Ayer estuve, en una vista relámpago, paseando unas horas por la ciudad natal de Miguel Hernández. Del centenario apenas de percibe nada: el palmeral está tan desolado como siempre; la morera y la higuera, en el huerto trasero de la casa-museo, esplendorosas; la calle de Arriba parece un mosaico multicolor de tan remozada. Frente a la casa natal del poeta han abierto un chiringuito donde se puede comprar el merchandasing del evento. Y poco más: la exposición de la Fundación estaba tomada por otra exposición de pinturas sin mayor interés y, eso sí, hacía un sol que derretía a los lagartos. Descubrí, durante el paseo, el museo de las murallas de Orihuela, un impresionante yacimiento soterrado donde se muestran las excavaciones arqueológicas realizadas en torno a la primitiva alcazaba almohade. Y compré dos ediciones facsimiles de libros de Miguel Hernández: una de El rayo que no cesa y otra de los Dos cuentos para Manolillo (para cuando sepa leer), para mis hijos, para cuando sepan leer.

Luego acabé la jornada cenando en Murcia capital con José Antonio Martínez Muñoz, autor de Bartleby (El viento de la Gehena) y emprendí rumbo a Madrid bien entrada la noche.

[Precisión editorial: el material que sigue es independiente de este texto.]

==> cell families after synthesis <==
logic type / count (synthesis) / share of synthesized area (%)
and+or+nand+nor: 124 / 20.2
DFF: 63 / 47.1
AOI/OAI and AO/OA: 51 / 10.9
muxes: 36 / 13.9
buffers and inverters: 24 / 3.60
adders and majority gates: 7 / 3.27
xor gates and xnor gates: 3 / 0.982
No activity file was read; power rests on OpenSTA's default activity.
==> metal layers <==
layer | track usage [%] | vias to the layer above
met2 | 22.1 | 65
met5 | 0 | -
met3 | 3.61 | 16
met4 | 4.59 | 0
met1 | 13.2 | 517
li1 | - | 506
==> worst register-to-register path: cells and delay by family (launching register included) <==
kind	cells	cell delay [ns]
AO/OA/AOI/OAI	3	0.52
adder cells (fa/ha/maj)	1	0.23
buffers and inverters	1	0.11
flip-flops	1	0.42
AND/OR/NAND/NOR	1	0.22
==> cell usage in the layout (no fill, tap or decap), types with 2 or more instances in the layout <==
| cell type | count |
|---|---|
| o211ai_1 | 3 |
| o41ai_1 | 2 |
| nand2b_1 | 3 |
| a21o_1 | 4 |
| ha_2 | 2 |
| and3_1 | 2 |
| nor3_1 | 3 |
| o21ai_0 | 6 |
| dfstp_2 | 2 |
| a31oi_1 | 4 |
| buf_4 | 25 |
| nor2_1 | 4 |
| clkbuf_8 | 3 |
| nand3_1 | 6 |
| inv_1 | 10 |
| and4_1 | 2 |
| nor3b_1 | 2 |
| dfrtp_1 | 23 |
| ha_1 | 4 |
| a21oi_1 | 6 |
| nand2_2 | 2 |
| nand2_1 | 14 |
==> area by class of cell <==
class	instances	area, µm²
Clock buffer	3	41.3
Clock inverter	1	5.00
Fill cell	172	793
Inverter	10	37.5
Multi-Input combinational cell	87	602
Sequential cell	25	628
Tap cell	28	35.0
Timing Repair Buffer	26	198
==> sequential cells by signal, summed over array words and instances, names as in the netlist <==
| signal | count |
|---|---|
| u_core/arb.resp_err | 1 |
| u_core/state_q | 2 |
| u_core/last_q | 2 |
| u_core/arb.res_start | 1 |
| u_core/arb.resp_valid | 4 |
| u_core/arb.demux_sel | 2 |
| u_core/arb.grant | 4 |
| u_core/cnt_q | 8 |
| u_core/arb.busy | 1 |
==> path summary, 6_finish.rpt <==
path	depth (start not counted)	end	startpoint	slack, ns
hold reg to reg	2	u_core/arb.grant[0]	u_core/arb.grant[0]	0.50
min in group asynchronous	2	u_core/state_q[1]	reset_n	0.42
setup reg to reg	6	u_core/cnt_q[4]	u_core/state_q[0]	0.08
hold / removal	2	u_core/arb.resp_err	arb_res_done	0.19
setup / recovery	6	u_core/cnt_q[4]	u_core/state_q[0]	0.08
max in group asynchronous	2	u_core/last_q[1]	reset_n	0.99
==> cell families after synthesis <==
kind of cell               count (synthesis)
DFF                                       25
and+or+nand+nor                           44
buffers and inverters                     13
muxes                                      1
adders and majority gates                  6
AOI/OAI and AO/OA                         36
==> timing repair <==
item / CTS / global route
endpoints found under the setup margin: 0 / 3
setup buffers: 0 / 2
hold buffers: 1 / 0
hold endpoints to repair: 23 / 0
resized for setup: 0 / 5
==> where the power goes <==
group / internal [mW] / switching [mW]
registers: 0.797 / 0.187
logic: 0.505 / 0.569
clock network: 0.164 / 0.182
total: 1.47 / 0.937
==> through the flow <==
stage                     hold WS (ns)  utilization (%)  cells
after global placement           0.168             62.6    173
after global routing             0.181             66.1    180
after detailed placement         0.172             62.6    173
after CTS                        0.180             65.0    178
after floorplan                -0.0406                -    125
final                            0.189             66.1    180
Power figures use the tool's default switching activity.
$ cat config.mk
export PLATFORM = sky130hd
export DESIGN_NAME = iob_axis_s_axi_m_write_burst
export DESIGN_NICKNAME = d
export VERILOG_FILES = /design/src/rtl/iob_axis_s_axi_m_write_burst.sv
export SDC_FILE = /design/constraint.sdc
export NUM_CORES = 1
export LEC_CHECK = 0
export BUFFER_PORTS_ARGS = -buffer_cell sky130_fd_sc_hd__buf_4
export CORE_MARGIN = 2
export CORE_UTILIZATION = 40
export DETAILED_ROUTE_END_ITERATION = 7
export PLACE_DENSITY_LB_ADDON = 0.25
export SYNTH_ARGS = -nofsm -noshare
export SYNTH_HDL_FRONTEND = slang
export SYNTH_SLANG_ARGS = --single-unit
export TNS_END_PERCENT = 5
$ cat constraint.sdc
create_clock -name clk_i -period 7.9 [get_ports clk_i]
set_clock_uncertainty 0.05 [all_clocks]
set_input_delay 1.185 -clock clk_i [delete_from_list [all_inputs] [get_ports clk_i]]
set_output_delay 1.185 -clock clk_i [all_outputs]
set_load 0.01 [all_outputs]
$ cat src/rtl/iob_axis_s_axi_m_write_burst.sv
// AXI-Stream slave to AXI4 write-burst master: buffers stream beats in a FIFO and
// issues INCR bursts, split by max burst length and 4 KB boundaries.
module iob_axis_s_axi_m_write_burst #(
    parameter int AXI_ADDR_W  = 32,
    parameter int AXI_DATA_W  = 32,
    parameter int AXI_LEN_W   = 8,
    parameter int AXI_ID_W    = 1,
    parameter int WLEN_W      = 12,
    parameter int FIFO_ADDR_W = 4,
    parameter int MAX_OUTST   = 2
) (
    input  logic                    clk_i,
    input  logic                    rst_n_i,
    input  logic [AXI_ADDR_W-1:0]   w_addr_i,
    input  logic [WLEN_W-1:0]       w_length_i,
    input  logic [AXI_LEN_W:0]      w_max_len_i,
    input  logic                    w_tlast_mode_i,
    input  logic                    w_start_transfer_i,
    output logic [WLEN_W-1:0]       w_remaining_data_o,
    output logic                    w_busy_o,
    output logic                    w_done_o,
    output logic                    w_error_o,
    input  logic [AXI_DATA_W-1:0]   axis_in_tdata_i,
    input  logic                    axis_in_tlast_i,
    input  logic                    axis_in_tvalid_i,
    output logic                    axis_in_tready_o,
    output logic [AXI_ID_W-1:0]     axi_awid_o,
    output logic [AXI_ADDR_W-1:0]   axi_awaddr_o,
    output logic [AXI_LEN_W-1:0]    axi_awlen_o,
    output logic [2:0]              axi_awsize_o,
    output logic [1:0]              axi_awburst_o,
    output logic [1:0]              axi_awlock_o,
    output logic [3:0]              axi_awcache_o,
    output logic [3:0]              axi_awqos_o,
    output logic                    axi_awvalid_o,
    input  logic                    axi_awready_i,
    output logic [AXI_DATA_W-1:0]   axi_wdata_o,
    output logic [AXI_DATA_W/8-1:0] axi_wstrb_o,
    output logic                    axi_wlast_o,
    output logic                    axi_wvalid_o,
    input  logic                    axi_wready_i,
    input  logic [AXI_ID_W-1:0]     axi_bid_i,
    input  logic [1:0]              axi_bresp_i,
    input  logic                    axi_bvalid_i,
    output logic                    axi_bready_o
);
    localparam int STRB_W  = AXI_DATA_W / 8;
    localparam int BYTE_SH = $clog2(STRB_W);
    localparam int DEPTH   = 2 ** FIFO_ADDR_W;
    localparam int LEN_LIM = (2 ** AXI_LEN_W < DEPTH) ? 2 ** AXI_LEN_W : DEPTH;
    localparam logic [AXI_ADDR_W-1:0] ALIGN_MASK = AXI_ADDR_W'(STRB_W - 1);

    typedef enum logic [2:0] {IDLE, CALC, ADDR, DATA, DRAIN} state_t;
    state_t state;

    logic [AXI_DATA_W:0]    mem [DEPTH];
    logic [FIFO_ADDR_W-1:0] wr_ptr, rd_ptr;
    logic [FIFO_ADDR_W:0]   level, tlast_cnt;
    logic [AXI_DATA_W:0]    head;
    logic                   push, pop, full, empty, head_last;

    logic [AXI_ADDR_W-1:0]  addr;
    logic [WLEN_W-1:0]      remaining;
    logic [AXI_LEN_W:0]     max_len;
    logic [AXI_LEN_W-1:0]   beat;
    logic [2:0]             outst;
    logic                   tlast_mode, pad, aw_fire, w_fire, b_fire, launch, last_pop;
    logic [31:0]            rem32, max32, bnd32, len32;
    logic                   unused_bid;

    assign full             = level == (FIFO_ADDR_W + 1)'(DEPTH);
    assign empty            = level == '0;
    assign axis_in_tready_o = !full;
    assign push             = axis_in_tvalid_i && !full;
    assign head             = mem[rd_ptr];
    assign head_last        = head[AXI_DATA_W];
    assign pop              = w_fire && !pad;
    assign unused_bid       = ^axi_bid_i;

    always_ff @(posedge clk_i) begin
        if (push) mem[wr_ptr] <= {axis_in_tlast_i, axis_in_tdata_i};
    end

    always_ff @(posedge clk_i) begin
        if (!rst_n_i) begin
            wr_ptr    <= '0;
            rd_ptr    <= '0;
            level     <= '0;
            tlast_cnt <= '0;
        end else begin
            if (push) wr_ptr <= wr_ptr + FIFO_ADDR_W'(1);
            if (pop)  rd_ptr <= rd_ptr + FIFO_ADDR_W'(1);
            case ({push, pop})
                2'b10:   level <= level + (FIFO_ADDR_W + 1)'(1);
                2'b01:   level <= level - (FIFO_ADDR_W + 1)'(1);
                default: ;
            endcase
            case ({push && axis_in_tlast_i, pop && head_last})
                2'b10:   tlast_cnt <= tlast_cnt + (FIFO_ADDR_W + 1)'(1);
                2'b01:   tlast_cnt <= tlast_cnt - (FIFO_ADDR_W + 1)'(1);
                default: ;
            endcase
        end
    end

    // Burst length: remaining beats, clamped max length, beats left in the 4 KB page.
    always_comb begin
        rem32 = 32'(remaining);
        max32 = 32'(max_len);
        if (max32 == 32'd0) max32 = 32'd1;
        else if (max32 > 32'(LEN_LIM)) max32 = 32'(LEN_LIM);
        bnd32 = (32'd4096 - 32'(addr[11:0])) >> BYTE_SH;
        len32 = rem32;
        if (max32 < len32) len32 = max32;
        if (bnd32 < len32) len32 = bnd32;
    end

    assign launch   = (outst < 3'(MAX_OUTST)) &&
                      ((32'(level) >= len32) || (tlast_mode && tlast_cnt != '0));
    assign aw_fire  = axi_awvalid_o && axi_awready_i;
    assign w_fire   = axi_wvalid_o && axi_wready_i;
    assign b_fire   = axi_bvalid_i && axi_bready_o;
    assign last_pop = pop && tlast_mode && head_last;

    assign axi_wvalid_o = (state == DATA) && (pad || !empty);
    assign axi_wdata_o  = pad ? '0 : head[AXI_DATA_W-1:0];
    assign axi_wstrb_o  = pad ? '0 : '1;
    assign axi_wlast_o  = (state == DATA) && (beat == axi_awlen_o);

    assign axi_awid_o         = '0;
    assign axi_awsize_o       = 3'(BYTE_SH);
    assign axi_awburst_o      = 2'b01;
    assign axi_awlock_o       = 2'b00;
    assign axi_awcache_o      = 4'b0010;
    assign axi_awqos_o        = 4'b0000;
    assign axi_bready_o       = 1'b1;
    assign w_busy_o           = state != IDLE;
    assign w_remaining_data_o = remaining;

    always_ff @(posedge clk_i) begin
        if (!rst_n_i) begin
            state         <= IDLE;
            addr          <= '0;
            remaining     <= '0;
            max_len       <= '0;
            tlast_mode    <= 1'b0;
            pad           <= 1'b0;
            beat          <= '0;
            outst         <= '0;
            axi_awaddr_o  <= '0;
            axi_awlen_o   <= '0;
            axi_awvalid_o <= 1'b0;
            w_done_o      <= 1'b0;
            w_error_o     <= 1'b0;
        end else begin
            w_done_o <= 1'b0;
            if (b_fire && axi_bresp_i != 2'b00) w_error_o <= 1'b1;
            case ({aw_fire, b_fire})
                2'b10:   outst <= outst + 3'd1;
                2'b01:   outst <= outst - 3'd1;
                default: ;
            endcase
            case (state)
                IDLE: if (w_start_transfer_i) begin
                    w_error_o  <= 1'b0;
                    addr       <= w_addr_i & ~ALIGN_MASK;
                    remaining  <= w_length_i;
                    max_len    <= w_max_len_i;
                    tlast_mode <= w_tlast_mode_i;
                    if (w_length_i == '0) w_done_o <= 1'b1;
                    else state <= CALC;
                end
                CALC: if (launch) begin
                    axi_awaddr_o  <= addr;
                    axi_awlen_o   <= AXI_LEN_W'(len32 - 32'd1);
                    axi_awvalid_o <= 1'b1;
                    beat          <= '0;
                    remaining     <= remaining - WLEN_W'(len32);
                    addr          <= addr + AXI_ADDR_W'(len32 << BYTE_SH);
                    state         <= ADDR;
                end
                ADDR: if (axi_awready_i) begin
                    axi_awvalid_o <= 1'b0;
                    state         <= DATA;
                end
                DATA: if (w_fire) begin
                    beat <= beat + AXI_LEN_W'(1);
                    // Once the packet ends, the rest of this burst is strobe-less padding.
                    if (last_pop) begin
                        pad       <= 1'b1;
                        remaining <= '0;
                    end
                    if (axi_wlast_o) begin
                        pad   <= 1'b0;
                        state <= (remaining != '0 && !last_pop) ? CALC : DRAIN;
                    end
                end
                DRAIN: if (outst == '0) begin
                    w_done_o <= 1'b1;
                    state    <= IDLE;
                end
                default: state <= IDLE;
            endcase
        end
    end
endmodule

==> results.sh <==
export IMPL_status="finished, final reports clean"
export IMPL_die_x_um=273
export IMPL_crit_required_ns=8.36
export IMPL_grt_pass1_vias=18000
export IMPL_first_pass_iters=5
export IMPL_synthSimpleGateAreaFrac_pct=7.70
export IMPL_drcViolationCount=0
export IMPL_synth_cells=1962
export IMPL_cts_root_buf="clkbuf_16"
export IMPL_post_synth_fa_ha_maj_area_fraction_pct=2.77
export IMPL_synth_seq_area_share_pct=63.7
export IMPL_avgSynthCellArea_um2=14.8
export IMPL_vias=17800
export IMPL_start_util_pct=40.5
export IMPL_cts_buffers=72
export IMPL_place_congestion=0.940
export IMPL_synth_compound_area_share_pct=8.11
export IMPL_die_area_um2=74600
export IMPL_grt_start_max_net_pins=51
export IMPL_grt_pass1_wl_um=111000
export IMPL_dpl_worst_slack_ns=0.481
export IMPL_postCtsSetupBuffers=0
export IMPL_final_common_cell="edfxtp_1"
export IMPL_dp_hpwl_um=45000
export IMPL_timing_hold_ws_ns=0.405
export IMPL_avgRoutedWirePerCell_um=23.2
export IMPL_netlist_area_um2=29000
export IMPL_hold_start="axi_awaddr_o[17]$_SDFFE_PN0P_"
export IMPL_yosys_warnings=0
export IMPL_fill_cells=6244
export IMPL_nets=2334
export IMPL_ant_nets=0
export IMPL_fmax_mhz=139
export IMPL_synth_distinct_cells=86
export IMPL_htree_num_levels=3
export IMPL_ff_latch_area_um2=18500
export IMPL_cts_sink_count=658
export IMPL_post_route_period_util_pct=91.2
export IMPL_relSlewSlack_pct=26.0
export IMPL_synth_top_family_by_area="multiplexers"
export IMPL_die_h_um=273
export IMPL_worstSetupPathType="reg2reg"
export IMPL_hp_class="reg2reg"
export IMPL_slowest_delay_ns=0.42
export IMPL_drv_cap=0
export IMPL_slowest_stage="fa_1"
export IMPL_ir_drop_mv=0.190
export IMPL_post_route_min_period_ns=7.20
export IMPL_synth_edf_count=528
export IMPL_critPathMaxFanout=11
export IMPL_dp_cells=3052
export IMPL_setup_viol=0
export IMPL_antenna_found_initial=3
export IMPL_rsz0062_at_grt="no"
export IMPL_setup_tns_ns=0
export IMPL_power_density_nw_per_um2=301
export IMPL_tritoncts="yes"
export IMPL_final_setup_worst_slack_ns=0.696
export IMPL_area_growth_pct=17.3
export IMPL_rows=98
export IMPL_r2r_start="max_len[8]$_SDFFE_PN0P_"
export IMPL_multi_input_area_um2=9880
export IMPL_clk_pin_slew_ns=0.06
export IMPL_path_common_cell="a21oi_1"
export IMPL_synth_xor_area_share_pct=1.48
export IMPL_grt_overflow_total=0
export IMPL_finalNonFillerCells=3184
export IMPL_tightest_slew_ns=1.11
export IMPL_wirelength_um=73700
export IMPL_clockBufferDepth=3
export IMPL_via_per_inst=5.58
export IMPL_crit_start="max_len[8]$_SDFFE_PN0P_"
export IMPL_start_kind="flip-flop"
export IMPL_portBuffers=186
export IMPL_hold_buffers=0
export IMPL_io_pin_count=209
export IMPL_grt_usage_pct=19.7
export IMPL_ys_ff_latch=658
export IMPL_drive_gt1_share_pct=25.7
export IMPL_drtIter0Drc=1160
export IMPL_p_leak_uw=0.0115
export IMPL_async_flop_share_pct=0
export IMPL_design_core_area_um2=71600
export IMPL_worstSetupEndpointType="flip-flop"
export IMPL_slew_viol_final=0
export IMPL_final_cell_mix="edfxtp_1 (528), buf_4 (243), nand2_1 (180), mux4_2 (165), dfxtp_1 (126)"
export IMPL_cp_arrival_ns=7.66
export IMPL_clk_latency_ns=0.63
export IMPL_ys_flop_type="edfxtp_1"
export IMPL_hold_violations=0
export IMPL_synthMuxAreaShare_pct=13.3
==> synth_stat cells (5+ instances only) <==
master    instances  area [um2]
a211oi_1         18         135
a21o_1           16         120
a21oi_1         125         626
a22oi_1           5        37.5
a311oi_1         13         114
a31o_2            8        70.1
a31oi_1          19         119
a32o_1            8        80.1
and2_1           40         250
and3_1           10        62.6
buf_1            17        63.8
buf_2            12        60.1
buf_4            25         188
clkbuf_1         73         274
dfxtp_1         130        2600
edfxtp_1        528       15900
ha_1             57         713
inv_1            63         236
mux2i_1           9        90.1
mux4_2          165        3720
nand2_1         181         679
nand2b_1         11        68.8
nand3_1          31         155
nand3b_1          5        37.5
nand4_1          14        87.6
nor2_1           96         360
nor2b_1           5        31.3
nor3_1           25         125
nor4_1           13        81.3
o211ai_1          8        60.1
o21a_1            9        67.6
o21ai_0          38         190
o31ai_1          29         218
or2_2             8        50.1
or3_1            15        93.8
xnor2_1          28         245
xor2_1           21         184
==> cells by family (layout without fill, tap and decap cells) <==
| group | after synthesis | in the layout |
|---|---|---|
| AOI/OAI and AO/OA | 351 | 351 |
| xor gates and xnor gates | 49 | 49 |
| adders and majority gates | 62 | 62 |
| buffers and inverters | 195 | 441 |
| DFF | 658 | 658 |
| muxes | 177 | 177 |
| other | 2 | 28 |
| and+or+nand+nor | 468 | 468 |
==> sequential cells by signal (all words and copies together) (netlist names), named ones only <==
name,flops
axi_awvalid_o,1
pad,1
w_done_o,1
max_len,9
rd_ptr,4
w_remaining_data_o,12
level,5
axi_awaddr_o,30
axi_awlen_o,8
wr_ptr,4
w_error_o,1
tlast_mode,1
outst,3
tlast_cnt,5
addr,30
mem,528
beat,8
state,3
==> critical path: cells and delay by family, from the launching register on <==
family / cells / cell delay, ns
buffers and inverters: 3 / 0.44
and+or+nand+nor: 11 / 2.42
adders and majority gates: 3 / 0.95
AOI/OAI and AO/OA: 14 / 2.88
DFF: 1 / 0.33
==> metal layers <==
layer | global-route usage, % | wire (um)
met3 | 3.49 | 4300
met4 | 5.91 | 1900
met1 | 25.9 | 30800
met5 | 0 | 23
met2 | 33.5 | 36700
==> final cells by class <==
| cell class | instances | area share (%) |
|---|---|---|
| antenna | 2 | 0.0147 |
| timing repair buffer | 245 | 5.49 |
| clock inverter | 43 | 1.30 |
| tap | 950 | 3.50 |
| multi-input combinational | 1133 | 29.1 |
| inverter | 66 | 0.733 |
| sequential | 658 | 54.3 |
| clock buffer | 87 | 5.56 |
==> stage by stage <==
step	utilization [%]	total power (uW)	instance area, um2
5_1_grt	47.5	10700	34000
3_5_place_dp	44.2	6920	31600
6_report	47.5	10200	34000
2_1_floorplan	-	6030	29100
4_1_cts	47.4	10300	34000
3_3_place_gp	44.2	6870	31600
==> path summary, 6_finish.rpt <==
| path | depth (start not counted) | end | slack [ns] |
|---|---|---|---|
| min | 2 | axi_awaddr_o[17]$_SDFFE_PN0P_ | 0.40 |
| max reg2reg | 31 | addr[30]$_SDFFE_PN0P_ | 0.70 |
| max | 31 | addr[30]$_SDFFE_PN0P_ | 0.70 |
| min reg2reg | 2 | axi_awaddr_o[17]$_SDFFE_PN0P_ | 0.40 |
==> power by group <==
group | switching, uW | internal, uW | total (uW)
combinational | 1780 | 1150 | 2920
clock | 1370 | 1950 | 3320
sequential | 144 | 3850 | 3990
total | 3300 | 6940 | 10200
==> timing repair <==
action / 4_1_cts / 5_1_grt
endpoints found under the hold margin: 0 / 0
endpoints found under the setup margin: 0 / 14
resized for setup: 0 / 4
Note: power is estimated with default switching activity, not from simulation.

Conducir en la soledad de la autovía es un pequeño placer.

7/7/10

El mismo mar de todos los veranos

El título de la novela de Esther Tusquets me acompaña durante los largos meses del invierno asomando su lomo desde la librería. Es una compañía que dura ya más de veinte años. Un título valioso. Un cofre. Contiene recuerdos de una infancia cada vez más lejana y feliz (en la distancia). Una niñez que ahora sólo evocan fotografías en blanco y negro amontonadas en un cajón. Muy parecida, en cierta manera, a la que ahora yo me empeño en almacenar en imagenes digitales para que mis hijos, dentro de muchos años, puedan amasar también gratos recuerdos de sus veranos. Contiene ese cofre, también, láminas de una adolescencia frenética por los agudos acantilados de isla Tapia, interminables tardes de pesca en el muelle de "fora" que acababan, a lo sumo, con el pobre botín de unos farros y alguna maragota. Y noches acechando el cielo cuajado de estrellas. A mí me gustaba fantasear siguiendo la línea oscura de la costa con las luces que se veían a lo lejos y que presagiaban vidas desconocidas, anhelos inalcanzables de otros que, tal vez, en un juego recíproco, sentados en otro malecón, mirasen la costa y el destello intermitente del faro de isla Tapia en esos momentos. De repente, en la quietud de la playa tan sólo amenazada por el incesante rugir que las olas, en la bajamar, traen a nuestros oídos, ha soplado con fuerza una ráfaga de viento del nordes. El aire, frío, se mete por mis fosas nasales y comprime el aroma de todos esos otros veranos ya sólo bosquejados, con vaguedad, en mi memoria. Soy al fin consciente, después de cinco días de lluvia mansa, de que el Cantábrico nos saluda de nuevo, otro año más. Y que es el mismo mar de todos los veranos. Nosotros, sin embargo, ya no.